(Instructions for the task): For the data below, restate word for word only the lines from the line containing "kind = reg2reg" through the line containing "start = register idx_q[1]", both ends included.

(Data records):
........

### src/rtl/dma_ctrl_pkg.sv
// Shared definitions for the page-copy DMA controller: state encoding,
// default address map and the copy-source address helper.
package dma_ctrl_pkg;

  typedef enum logic [1:0] {
    ST_IDLE  = 2'd0,
    ST_ALIGN = 2'd1,
    ST_READ  = 2'd2,
    ST_WRITE = 2'd3
  } dma_state_e;

  localparam logic [15:0] TRIG_ADDR_DEF = 16'h4014;
  localparam logic [15:0] DST_ADDR_DEF  = 16'h2004;

  // The source never leaves its page because a transfer is at most 256 bytes.
  function automatic logic [15:0] src_addr(input logic [7:0] page, input logic [8:0] idx);
    return {page, idx[7:0]};
  endfunction

endpackage

### src/rtl/dma_ctrl.sv
// Page-copy DMA controller: passes the MPU bus through to memory when idle and
// takes it over, holding the MPU on RDY, to copy LEN bytes to a destination.
module dma_ctrl
  import dma_ctrl_pkg::*;
#(
  parameter logic [15:0] TRIG_ADDR = TRIG_ADDR_DEF,
  parameter logic [15:0] DST_ADDR  = DST_ADDR_DEF,
  parameter bit          DST_INC   = 1'b0,
  parameter int          LEN       = 256
) (
  input  logic        CLK,
  input  logic        RES_N,
  input  logic [15:0] MPU_AB,
  input  logic        MPU_R_W,
  input  logic [7:0]  MPU_DB_OUT,
  output logic        RDY,
  output logic [15:0] MEM_A,
  output logic        MEM_WE,
  output logic [7:0]  MEM_WD,
  input  logic [7:0]  MEM_RD,
  output logic        BUSY,
  output logic        DONE
);

  localparam logic [8:0] LAST_IDX = 9'(LEN - 1);

  dma_state_e  state_q, state_d;
  logic [8:0]  idx_q, idx_d;
  logic [7:0]  page_q, page_d;
  logic [7:0]  data_q, data_d;

  function automatic logic [15:0] dst_addr(input logic [8:0] idx);
    return DST_ADDR + (DST_INC ? 16'(idx) : 16'h0000);
  endfunction

  always_ff @(posedge CLK or negedge RES_N) begin
    if (!RES_N) begin
      state_q <= ST_IDLE;
      idx_q   <= '0;
      page_q  <= '0;
      data_q  <= '0;
    end else begin
      state_q <= state_d;
      idx_q   <= idx_d;
      page_q  <= page_d;
      data_q  <= data_d;
    end
  end

  always_comb begin
    state_d = state_q;
    idx_d   = idx_q;
    page_d  = page_q;
    data_d  = data_q;
    unique case (state_q)
      ST_IDLE: begin
        if (!MPU_R_W && (MPU_AB == TRIG_ADDR)) begin
          page_d  = MPU_DB_OUT;
          idx_d   = '0;
          state_d = ST_ALIGN;
        end
      end
      // A 6502 ignores RDY on write cycles, so wait for it to sit on a read.
      ST_ALIGN: begin
        if (MPU_R_W) state_d = ST_READ;
      end
      ST_READ: begin
        data_d  = MEM_RD;
        state_d = ST_WRITE;
      end
      ST_WRITE: begin
        idx_d   = idx_q + 9'd1;
        state_d = (idx_q == LAST_IDX) ? ST_IDLE : ST_READ;
      end
      default: state_d = ST_IDLE;
    endcase
  end

  always_comb begin
    RDY    = 1'b1;
    MEM_A  = MPU_AB;
    MEM_WE = ~MPU_R_W;
    MEM_WD = MPU_DB_OUT;
    DONE   = 1'b0;
    unique case (state_q)
      ST_IDLE: ;
      ST_ALIGN: RDY = 1'b0;
      ST_READ: begin
        RDY    = 1'b0;
        MEM_A  = src_addr(page_q, idx_q);
        MEM_WE = 1'b0;
      end
      ST_WRITE: begin
        RDY    = 1'b0;
        MEM_A  = dst_addr(idx_q);
        MEM_WE = 1'b1;
        MEM_WD = data_q;
        DONE   = (idx_q == LAST_IDX);
      end
      default: ;
    endcase
  end

  assign BUSY = (state_q != ST_IDLE);

endmodule

### config.mk
export PLATFORM = sky130hd
export DESIGN_NAME = dma_ctrl
export DESIGN_NICKNAME = d
export VERILOG_FILES = /design/src/rtl/dma_ctrl_pkg.sv /design/src/rtl/dma_ctrl.sv
export SDC_FILE = /design/constraint.sdc
export NUM_CORES = 1
export LEC_CHECK = 0
export ABC_AREA = 1
export BUFFER_PORTS_ARGS = -buffer_cell sky130_fd_sc_hd__buf_2
export CORE_UTILIZATION = 35
export DETAILED_ROUTE_END_ITERATION = 8
export GPL_TIMING_DRIVEN = 0
export HOLD_SLACK_MARGIN = 0.08
export PLACE_DENSITY = 0.61
export SYNTH_ARGS = -nofsm -noshare
export SYNTH_HDL_FRONTEND = slang
export SYNTH_SLANG_ARGS = --single-unit
### constraint.sdc
create_clock -name CLK -period 1.85 [get_ports CLK]
set_input_delay 0.0925 -clock CLK [delete_from_list [all_inputs] [get_ports CLK]]
set_output_delay 0.0925 -clock CLK [all_outputs]
set_load 0.03 [all_outputs]
Word level (Yosys, flattened, before mapping)
Index checks and enable logic that the tools add are counted.

cells by class
  add/subtract/negate cells = 1
  equality and inequality tests = 7
  mux-type cells = 11
  bitwise logic cells = 1
  reduce and logical (&&, ||, !) cells = 9

operator list
  cell                  number
  $pmux 16 s2           1
  $pmux 9 s2            1
  $eq 16x15->1 const B  1
  $add 9x1->9 const B   1
  $eq 9x8->1 const B    1
  $mux 9                1
  $mux 8                1
  $pmux 2 s4            1
  $mux 2                3
  $reduce_and 2->1      3
  $eq 2x2->1 const B    2
  $ne 2x2->1 const B    2
  $reduce_bool 2->1     2
  $reduce_or 3->1       1
  $eq 2x1->1 const B    1
  $logic_not 2->1       1
  $mux 1                2
  $pmux 1 s2            1
  $logic_and 1x1->1     1
  $logic_not 1->1       1
  $not 1->1             1

storage, ports and cells
  flip-flop bits (word level) = 27
  bits of input ports = 35
  output and inout bits = 28
  logic and storage cells = 33

Depth between registers and ports, before layout
  depth after elaboration = 4
  depth in mapped cells = 8
  depth with buffers taken out = 8

Worst setup path after synthesis
Ideal clock, no wire load.

  kind = reg2reg
  start = register idx_q[0]
  end = register state_q[1]
  library setup time = 0.148 ns
  data arrival time = 1.754 ns
  data required time = 1.702 ns
  path slack = -0.052 ns
  stages on the path, launching flop included = 9
  buffers on the path = 0
  clock period less this slack = 1.902 ns
  path through = dfrtp_1 ha_1 nand4_1 or2_2 nor2_1 ha_1 inv_1 nor2_1 nor3_1

between the ends
  word-level cells in the longest chain between the ends = 3

RTL lines
  item                    RTL line        source
  start, declared         dma_ctrl.sv:28  logic [8:0] idx_q, idx_d;
  start signal, assigned  dma_ctrl.sv:44  idx_q <= idx_d;
  $eq 9x8->1              dma_ctrl.sv:73  state_d = (idx_q == LAST_IDX) ? ST_IDLE : ST_READ;
  $mux 2                  dma_ctrl.sv:73
  $pmux 2 s4              dma_ctrl.sv:55  unique case (state_q)
  end signal, assigned    dma_ctrl.sv:43  state_q <= state_d;
  end, declared           dma_ctrl.sv:27  dma_state_e state_q, state_d;

Every way passes these cells.
A chain may end at the register's enable or synchronous reset.

Final worst setup path
  start = register idx_q[1]
  end = output port DONE

between the ends
  word-level cells in the longest chain between the ends = 2

RTL lines
  item           RTL line        source
  $eq 9x8->1     dma_ctrl.sv:98  DONE = (idx_q == LAST_IDX);
  $mux 1         dma_ctrl.sv:85  unique case (state_q)
  end, declared  dma_ctrl.sv:22  output logic DONE

Every way passes these cells.

==> reports/metrics.csv <==
metric,value,unit
status,finished with violations,
failing checks,setup timing,
Synth-to-Final Area Change,44.5,%
mux contribution to synthesized area,0,%
vias per cell,4.80,
Hold WC Path Type,in -> reg,
sequential area share after synthesis,43.0,%
Tot Pwr,3250,uW
DIE AREA,4760,um^2
Least-Margin Pin Slew,0.623,ns
Post-DRT Antenna Nets,0,
crit path capture type,output pin,
design area,2270,um^2
RSZ-0062 raised after global routing,true,
deepest clock path buffer count,2,
critical path class,reg -> out,
M2 GR Usage,32.9,%
number of flops mapped to enable cells by yosys,0,
Crit path arrival time,1.83,ns
CP Launch Type,flop,
WL per Instance,12.9,um
vias in the first global route,1620,
met1 Resource Use GR,26.5,%
number of antenna violations at the first check in global routing,0,
Final Hold Viols,0,
met3 GRT Util,1.46,%
Slew Limit Fails,0,
Reg area,676,um^2
initial drt markers,69,
global route overflow,0,
root buffer cell,clkbuf_8,
Yosys reg bits,27,
Die Ht,69.0,um
Ys Warns,0,
synthesized cell area,1570,um^2
Compound-Gate Fraction of Synth Area,8.76,%
Initial Util,36.3,%
crit share post-route,104,%
num ports,63,
Fin Hold WS,0.0823,ns
dpl ws,-0.000669,ns
DR DRC count,0,
largest net degree at the start of global routing,28,
GP Congestion,0.842,
H-Tree Depth,1,
share of post-route cells with drive strength above 1,30.5,%
largest family of logic cells by synthesized area,simple AND/OR/NAND/NOR gates,
"leading cell types in the layout, fill and taps excluded","89 x nand2_1, 59 x buf_2, 27 x dfrtp_1, 17 x inv_1, 17 x nand3_1",
Mapped Cells,221,
"most common cell after layout, fill and taps aside",nand2_1,
Post-Syn Nets,258,
gr busiest metal,met2,
Worst Skew,0.000780,ns
diodes inserted,0,
Worst slew margin,58.4,%
clk_lat worst skew,0.27,ns
pwr/cell area,1430,nW/um^2
ys async rst share,100,%
leakage power,0.00126,uW
footprint of the multi-input gates,845,um^2
Synth Area in Adders,1.59,%
"Min Clock Period, post-route",1.92,ns
clock sink total,27,
first-pass GRT wire length,7490,um
total global-route track usage,19.5,%
Yosys top cell area share,43.0,%
IO buf count,62,
Synth area leader,dfrtp_1,
Routed WL,4660,um
syn avg cell area,7.11,um^2
final worst slack,-0.0690,ns
Max VDD drop,700,uV
"Top FF cell, synth",dfrtp_1,
highest clock rate,0.521,GHz
fin util,52.5,%
Max Cap Viol,0,
fin nets,346,
TritonCTS clock tree,built,
Synth Area in Simple Gates,39.5,%
Die W,69.0,um
Row Count,24,
dominant cells by area after synthesis,"dfrtp_1 43%, nand2_1 21%, nand3_1 5.4%",
XOR/XNOR Fraction of Synth Area,0,%
DRT Pass-1 Iters,5,
required time worst endpoint,1.76,ns
vias,1729,
TritonCTS buffer count,3,
Post-Place Cell Area,1950,um^2
fillers,443,
Finish-stage setup viols,1,
CP Max Fanout,3,
clock-pin transition on the worst setup and hold timing paths,0.09,ns
Placeable Area,4320,um^2
synth unique cells,23,
Detail Placement HPWL,3320,um
worst max-delay path: stages (launching register included):
cell and delay [ns]:
dfrtp_1 0.42, ha_4 0.17, nand4_1 0.15, or2_4 0.28
nor2_4 0.10, ha_4 0.13, inv_2 0.04, nor2_4 0.11
buf_6 0.15
per-layer routing:
metal	up-vias	part of all wire (%)
li1	893	-
met1	781	46
met2	51	49
met3	4	4.2
met4	0	1.1
met5	-	0
cells in the mapped netlist (2+ instances only):
master,instances
clkbuf_1,3
o22ai_1,4
nand4_1,10
or2_2,2
ha_1,2
a21oi_1,3
o21ai_0,9
nand2_1,90
dfrtp_1,27
inv_1,18
nand3_1,17
nor2_1,18
inv_2,2
a22o_1,5
buf_2,3
final timing paths:
path / startpoint / slack [ns] / to / cells after the start
max reg2reg: idx_q[1] / 0.10 / state_q[1] / 10
min in group asynchronous: RES_N / 0.36 / data_q[2] / 2
min: MPU_DB_OUT[6] / 0.08 / page_q[6] / 3
min reg2reg: data_q[6] / 0.48 / data_q[6] / 2
max: idx_q[1] / -0.07 / DONE / 8
max in group asynchronous: RES_N / 1.08 / data_q[6] / 2
sequential cells by signal, summed over array words and instances (netlist names):
| register | flops |
|---|---|
| state_q | 2 |
| page_q | 8 |
| data_q | 8 |
| idx_q | 9 |
stage by stage:
stage / TNS [ns] / instances
2_1_floorplan: 0 / 221
3_3_place_gp: 0 / 335
3_5_place_dp: -0.000669 / 335
4_1_cts: -0.107 / 358
5_1_grt: -0.134 / 360
6_report: -0.0690 / 360
layout make-up:
cell class | count | share of cell area, %
Inverter | 21 | 3.47
Buffer | 7 | 1.87
Tap cell | 52 | 2.87
Clock inverter | 1 | 0.220
Clock buffer | 3 | 1.82
Timing Repair Buffer | 83 | 22.8
Multi-Input combinational cell | 166 | 37.2
Sequential cell | 27 | 29.8
where the power goes:
group | internal [uW] | total (uW) | switching [uW]
Combinational | 653 | 1980 | 1320
Clock | 151 | 336 | 185
Sequential | 783 | 935 | 152
Total | 1590 | 3250 | 1660
kinds of logic (layout without fill, tap and decap cells):
family	after synthesis	after routing
AO/OA/AOI/OAI	22	22
AND/OR/NAND/NOR	142	142
buffers and inverters	28	115
flip-flops	27	27
adder cells (fa/ha/maj)	2	2
timing repair:
| action | in CTS | in global routing |
|---|---|---|
| endpoints found under the setup margin | 8 | 16 |
| hold buffers | 14 | 0 |
| gates resized for setup | 7 | 17 |
| hold endpoints to repair | 40 | 0 |
| setup buffers | 5 | 3 |
| pin swaps | 2 | 1 |
Power figures use the tool's default switching activity.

........

(Answer to this problem):
  kind = reg2reg
  start = register idx_q[0]
  end = register state_q[1]
  library setup time = 0.148 ns
  data arrival time = 1.754 ns
  data required time = 1.702 ns
  path slack = -0.052 ns
  stages on the path, launching flop included = 9
  buffers on the path = 0
  clock period less this slack = 1.902 ns
  path through = dfrtp_1 ha_1 nand4_1 or2_2 nor2_1 ha_1 inv_1 nor2_1 nor3_1

between the ends
  word-level cells in the longest chain between the ends = 3

RTL lines
  item                    RTL line        source
  start, declared         dma_ctrl.sv:28  logic [8:0] idx_q, idx_d;
  start signal, assigned  dma_ctrl.sv:44  idx_q <= idx_d;
  $eq 9x8->1              dma_ctrl.sv:73  state_d = (idx_q == LAST_IDX) ? ST_IDLE : ST_READ;
  $mux 2                  dma_ctrl.sv:73
  $pmux 2 s4              dma_ctrl.sv:55  unique case (state_q)
  end signal, assigned    dma_ctrl.sv:43  state_q <= state_d;
  end, declared           dma_ctrl.sv:27  dma_state_e state_q, state_d;

Every way passes these cells.
A chain may end at the register's enable or synchronous reset.

Final worst setup path
  start = register idx_q[1]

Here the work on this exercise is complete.